Ronja Ronja - 1 month ago 8
R Question

Combining "aggregate" with a user-made function

I am trying to extract information from a dataset of climatic variables (daily values), spanning multiple years. Presence and absence of snow is coded as 1 and 0 in the data set. Each line corresponds to a day and I have a columns cody for date and half year.
For each half year period I am attempting to find the value of the date after the last occurence of snow presence (1). I tried this by grouping the variables via aggregate, but the use of a custom function did not succeed, since "aggregate" seems to pass the columns of the dataframe without a name.

dates<-c("1993-01-01","1993-01-02","1993-01-03","1993-01-04","1993-01-05","1994-02-20","1994-02-21","1994-02-22","1994-02-23","1994-02-24")
df<-data.frame(Date=as.Date(dates,format = "%Y-%m-%d"),
halves=as.factor(c(1993-01-01,1993-01-01,1993-01-01,1993-01-01,1993-01-01,1994-01-01,1994-01-01,1994-01-01,1994-01-01,1994-01-01)),
plot1=c(1,1,1,0,0,1,1,0,0,0),
plot2=c(1,1,0,0,0,1,1,0,1,0),
plot3=c(0,1,1,1,0,1,1,1,0,0))


I know that using loops is not that efficient, but since I want to avoid applying the function to the "not-plot-columns" I am using:

for(plots in names(df)[- which(names(df) %in% c("Date","halves"))]){
meltday[[plots<-aggregate(df[[plots]]~halves,df,df$Date[last(which(snow.days.half$Date==0)) + 1])
}


This produces a error, since the last part is not evaluated as a function.
So I tried with a home-made function to find the Date+1 of the last occurence of 1 in all plot colums.

snowmelt<-function(x)
{snowmelt<-max(x[[Date]][x[[plots]]==1])
snowmelt}


But then trying

for(plots in names(df)[- which(names(df) %in% c("Date","halves"))]){
meltday[[plots]]<-aggregate(df[[plots]] ~ halves,df,snowmelt)
}


left me with an error statement, since the function coerces its input to a list.

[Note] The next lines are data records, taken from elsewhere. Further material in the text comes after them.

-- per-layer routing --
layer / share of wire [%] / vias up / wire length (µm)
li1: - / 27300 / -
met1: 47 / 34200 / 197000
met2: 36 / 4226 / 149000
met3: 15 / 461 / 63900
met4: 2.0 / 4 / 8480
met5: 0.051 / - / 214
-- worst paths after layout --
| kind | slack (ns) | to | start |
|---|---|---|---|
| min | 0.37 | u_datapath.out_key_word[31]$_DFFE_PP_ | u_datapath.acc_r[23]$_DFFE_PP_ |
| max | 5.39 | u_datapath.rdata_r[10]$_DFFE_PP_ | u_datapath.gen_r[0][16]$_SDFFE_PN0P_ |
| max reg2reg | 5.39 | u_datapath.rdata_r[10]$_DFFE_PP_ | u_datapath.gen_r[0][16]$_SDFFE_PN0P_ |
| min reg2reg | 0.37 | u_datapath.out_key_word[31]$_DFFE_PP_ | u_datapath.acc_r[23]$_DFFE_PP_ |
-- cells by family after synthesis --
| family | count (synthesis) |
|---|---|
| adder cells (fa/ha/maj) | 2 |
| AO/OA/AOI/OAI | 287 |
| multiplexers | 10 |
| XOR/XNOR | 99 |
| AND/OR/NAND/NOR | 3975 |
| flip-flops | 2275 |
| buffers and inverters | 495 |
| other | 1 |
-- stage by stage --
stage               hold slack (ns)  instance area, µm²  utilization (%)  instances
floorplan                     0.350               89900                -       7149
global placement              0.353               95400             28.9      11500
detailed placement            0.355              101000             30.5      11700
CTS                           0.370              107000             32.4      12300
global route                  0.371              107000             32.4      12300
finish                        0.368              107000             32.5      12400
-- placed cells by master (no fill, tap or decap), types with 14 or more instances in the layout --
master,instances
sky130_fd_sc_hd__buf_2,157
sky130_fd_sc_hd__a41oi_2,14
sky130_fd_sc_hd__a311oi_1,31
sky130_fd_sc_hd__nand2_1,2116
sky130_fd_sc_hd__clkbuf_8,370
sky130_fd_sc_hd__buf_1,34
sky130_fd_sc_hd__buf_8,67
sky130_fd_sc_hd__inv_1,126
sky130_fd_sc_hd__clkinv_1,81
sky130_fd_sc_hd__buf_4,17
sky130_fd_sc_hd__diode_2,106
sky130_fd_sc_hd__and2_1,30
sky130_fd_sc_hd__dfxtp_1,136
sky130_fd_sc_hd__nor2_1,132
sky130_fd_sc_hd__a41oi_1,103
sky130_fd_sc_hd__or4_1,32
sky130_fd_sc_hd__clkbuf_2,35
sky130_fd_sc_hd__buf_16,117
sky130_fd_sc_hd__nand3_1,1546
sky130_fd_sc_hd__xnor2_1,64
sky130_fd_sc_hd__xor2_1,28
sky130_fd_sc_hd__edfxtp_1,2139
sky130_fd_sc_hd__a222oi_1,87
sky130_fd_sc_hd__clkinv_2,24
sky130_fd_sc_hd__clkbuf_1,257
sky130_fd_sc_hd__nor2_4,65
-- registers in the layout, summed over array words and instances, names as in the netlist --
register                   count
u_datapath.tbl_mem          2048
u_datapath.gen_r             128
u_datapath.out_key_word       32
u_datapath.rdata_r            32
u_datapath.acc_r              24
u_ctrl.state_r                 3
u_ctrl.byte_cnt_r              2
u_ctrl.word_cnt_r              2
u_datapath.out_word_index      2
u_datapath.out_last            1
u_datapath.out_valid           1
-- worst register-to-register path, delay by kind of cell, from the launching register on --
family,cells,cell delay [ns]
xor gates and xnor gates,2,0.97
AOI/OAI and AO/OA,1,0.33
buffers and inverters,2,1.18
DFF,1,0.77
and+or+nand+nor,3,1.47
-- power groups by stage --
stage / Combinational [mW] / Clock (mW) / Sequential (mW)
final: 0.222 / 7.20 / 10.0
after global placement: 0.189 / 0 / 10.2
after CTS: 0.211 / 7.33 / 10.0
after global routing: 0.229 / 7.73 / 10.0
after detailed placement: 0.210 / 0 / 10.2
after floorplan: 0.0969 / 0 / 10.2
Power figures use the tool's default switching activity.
## config.mk

```make
export PLATFORM = sky130hd
export DESIGN_NAME = disk_chs_geometry_unit
export DESIGN_NICKNAME = d
export VERILOG_FILES = /design/src/rtl/core/dcg_pkg.sv /design/src/rtl/core/dcg_cfg.sv /design/src/rtl/core/dcg_front.sv /design/src/rtl/core/dcg_select.sv /design/src/rtl/core/dcg_cyl.sv /design/src/rtl/core/disk_chs_geometry_unit.sv
export SDC_FILE = /design/constraint.sdc
export NUM_CORES = 2
export LEC_CHECK = 0
export CAP_MARGIN = 20
export CORE_MARGIN = 4
export CORE_UTILIZATION = 65
export CTS_CLUSTER_SIZE = 10
export DETAILED_ROUTE_END_ITERATION = 8
export DONT_BUFFER_PORTS = 1
export MAX_ROUTING_LAYER = met4
export PLACE_DENSITY = 0.81
export SLEW_MARGIN = 20
export SYNTH_ARGS = -nofsm -noshare
export SYNTH_HDL_FRONTEND = slang
export SYNTH_SLANG_ARGS = --single-unit
export TNS_END_PERCENT = 30
```

## constraint.sdc

```tcl
create_clock -name clk -period 25 [get_ports clk]
set_clock_uncertainty 0.05 [all_clocks]
set_input_delay 5 -clock clk [delete_from_list [all_inputs] [get_ports clk]]
set_output_delay 5 -clock clk [all_outputs]
set_load 0.02 [all_outputs]
```
**config.mk**
```make
export PLATFORM = sky130hd
export DESIGN_NAME = multi_channel_frame_receiver_flat
export DESIGN_NICKNAME = d
export VERILOG_FILES = /design/src/rtl/mcfr_pkg.sv /design/src/rtl/mcfr_req_if.sv /design/src/rtl/mcfr_rsp_if.sv /design/src/rtl/mcfr_state_mem.sv /design/src/rtl/mcfr_frame_update.sv /design/src/rtl/mcfr_rsp_queue.sv /design/src/rtl/multi_channel_frame_receiver.sv /design/src/flat_wrapper.sv
export SDC_FILE = /design/constraint.sdc
export NUM_CORES = 1
export LEC_CHECK = 0
export BUFFER_PORTS_ARGS = -buffer_cell sky130_fd_sc_hd__buf_2
export CAP_MARGIN = 30
export CORE_ASPECT_RATIO = 1.5
export CORE_MARGIN = 2
export CORE_UTILIZATION = 46
export CTS_CLUSTER_SIZE = 30
export DETAILED_ROUTE_END_ITERATION = 16
export GPL_ROUTABILITY_DRIVEN = 0
export PLACE_DENSITY_LB_ADDON = 0.08
export SETUP_SLACK_MARGIN = 0.3
export SLEW_MARGIN = 20
export SYNTH_ARGS = -nofsm -noshare
export SYNTH_HDL_FRONTEND = slang
export SYNTH_SLANG_ARGS = --single-unit
```
**constraint.sdc**
```tcl
create_clock -name clock -period 14.2 [get_ports clock]
set_clock_uncertainty 0.1 [all_clocks]
set_input_delay 2.84 -clock clock [delete_from_list [all_inputs] [get_ports clock]]
set_output_delay 2.84 -clock clock [all_outputs]
set_load 0.005 [all_outputs]
```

So, I am quite stuck and will be very thankful and apprechiative for any comments or answers that point me into the right direction.
My desired output would be a dataframe with dates in it: along the lines of

>meltday
halves plot1 plot2 plot3
1993-01-04 1993-01-04 1993-01-03 1993-01-05
1994-01-01 1994-02-22 1994-02-24 1994-02-23


EDIT: added desired output for clarification.

Thanks!

Answer

Using tidyr and dplyr

I changed the way you input the halves variable in the OP to use a character vector (I think that might've been a bug)

dates<-c("1993-01-01","1993-01-02","1993-01-03","1993-01-04","1993-01-05","1994-02-20","1994-02-21","1994-02-22","1994-02-23","1994-02-24")
df<-data.frame(Date=as.Date(dates,format = "%Y-%m-%d"),
               halves=as.factor(c('1993-01-01','1993-01-01','1993-01-01','1993-01-01','1993-01-01','1994-01-01','1994-01-01','1994-01-01','1994-01-01','1994-01-01')),
               plot1=c(1,1,1,0,0,1,1,0,0,0),
               plot2=c(1,1,0,0,0,1,1,0,1,0),
               plot3=c(0,1,1,1,0,1,1,1,0,0))

Then I use the gather command to put the data into a long-format, which I then turn into a grouped data-frame for which the summarise function can aggregate for each plot. I put the data back into a wide-format using spread.

df %>%
gather(plot, snow, plot1:plot3) %>%
group_by(plot, halves) %>%
arrange(Date) %>%
summarise(meltday=Date[max(which(snow==T))+1]) %>%
spread(plot, meltday)

The output is

# A tibble: 2 × 4
      halves      plot1      plot2      plot3
*     <fctr>     <date>     <date>     <date>
1 1993-01-01 1993-01-04 1993-01-03 1993-01-05
2 1994-01-01 1994-02-22 1994-02-24 1994-02-23

Note: this will have an error if the meltday hasn't occurred (i.e. there is snow in the final entry). I haven't thought of a neater way to detect the 'last' snow day yet.